Não se pode considerar o Estado em si e separá-lo da história, porque
toda concepção de Estado [...] é o produto da história [...]. Para
conservar um caráter especulativo e comportar-se como teoria absoluta,
sem deixar espaço para a crítica, a Filosofia do direito de Hegel
elevou aquilo que só possui existência empírica, as determinações
históricas, ao nível de determinações lógicas [...] (apud Cornu, 1976,
2, p. 104-105).[24]
Essa caracterização da Filosofia do direito rebate claramente na Crítica marxiana; dentre inúmeras ressonâncias, recorde-se só uma, decisiva na apreciação global de Marx:
Não
há por que criticar a Hegel por descrever a essência do Estado moderno,
tal como é, mas por fazer passar o que é pela essência do Estado (Marx,
loc. cit., p. 8).
Fica evidenciado, por estas referências, que não são nem de longe exaustivas, que situar nas origens da Crítica tão-somente o influxo de Feuerbach é reduzir indevidamente o húmus cultural, o contexto filosófico que viabiliza a reflexão de Kreuznach. As “três fontes” aqui indicadas e mais acicataram o pensamento de Marx à época mostram o quanto ele é tributário do processo de dissolução do hegelianismo e o quanto a sua intervenção se insere num movimento maior, mais abrangente, que envolvia toda a intelectualidade alemã, de oposição ou que se defrontava polemicamente com Hegel.

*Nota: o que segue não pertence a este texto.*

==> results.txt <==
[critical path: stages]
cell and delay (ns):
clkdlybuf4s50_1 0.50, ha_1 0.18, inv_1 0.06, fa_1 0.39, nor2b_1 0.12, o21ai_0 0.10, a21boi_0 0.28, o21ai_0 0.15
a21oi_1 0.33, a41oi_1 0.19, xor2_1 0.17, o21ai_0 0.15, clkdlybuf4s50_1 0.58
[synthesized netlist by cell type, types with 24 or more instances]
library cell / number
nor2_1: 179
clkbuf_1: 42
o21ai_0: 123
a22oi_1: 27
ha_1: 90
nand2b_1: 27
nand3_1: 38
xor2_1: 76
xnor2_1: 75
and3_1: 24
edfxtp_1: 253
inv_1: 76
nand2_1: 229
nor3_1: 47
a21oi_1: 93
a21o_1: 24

A originalidade da Crítica
Se, para evitar equívocos na análise da Crítica, convém reter
sempre a sua inserção no contexto filosófico de que emerge, para
escoimar de erros a sua avaliação há que indicar claramente o que nela
se captura de distinto em face daquele contexto. O rastreamento
sugerido nas páginas precedentes, realçando o muito que o manuscrito de
1853 incorpora dos numerosos e heterogêneos componentes críticos que a
polêmica pós e anti-hegeliana pôs na ordem do dia, quando da dissolução
do hegelianismo, não pode toldar a apreciação da originalidade da reflexão de Kreuznach.
Se se confronta a operação marxiana de 1843 com a intervenção
anti-hegeliana de Trendelenburg, a saliência das diferenças é de uma
força irredutível. O autor das Investigações filosóficas
restringe o seu objeto ao plano da lógica e aos desenvolvimentos
técnico-analíticos que, nesse âmbito, infirmam o procedimento hegeliano;
as suas aporias se articulam no sentido de resgatar o realismo
aristotélico com a denúncia do panlogicismo de Hegel e as incongruências
que nele verifica. Resulta daí que a crítica de Trendelenburg, cabível
quando agarra os artifícios de que Hegel se socorre para pôr de pé a sua
construção especulativo-sistemática, fica aquém da problemática que
Hegel levantou — especialmente no que concerne à processualidade
do ser. Marx demarca-se inteiramente do sentido e das implicações
contidas na postura de Trendelenburg: o que ele não quer perder é
exatamente essa conquista do pensamento hegeliano; por isso, sua crítica
à exorbitância lógica de Hegel[25] não termina por retroceder diante dela —
ao contrário, o que intenta é dar densidade e consequência a categorias
e procedimentos compatíveis com a processualidade que Hegel tomou
inconsequentemente. Enquanto
Trendelenburg conduz a sua crítica numa direção que acaba por situá-la
numa perspectiva filosófica tradicional e rigorosamente pré-hegeliana,
Marx assimila sua contribuição para franquear os limites da lógica
hegeliana, num movimento teórico-ontológico que transcende a Crítica, mas que nela encontra um dos seus passos primeiros.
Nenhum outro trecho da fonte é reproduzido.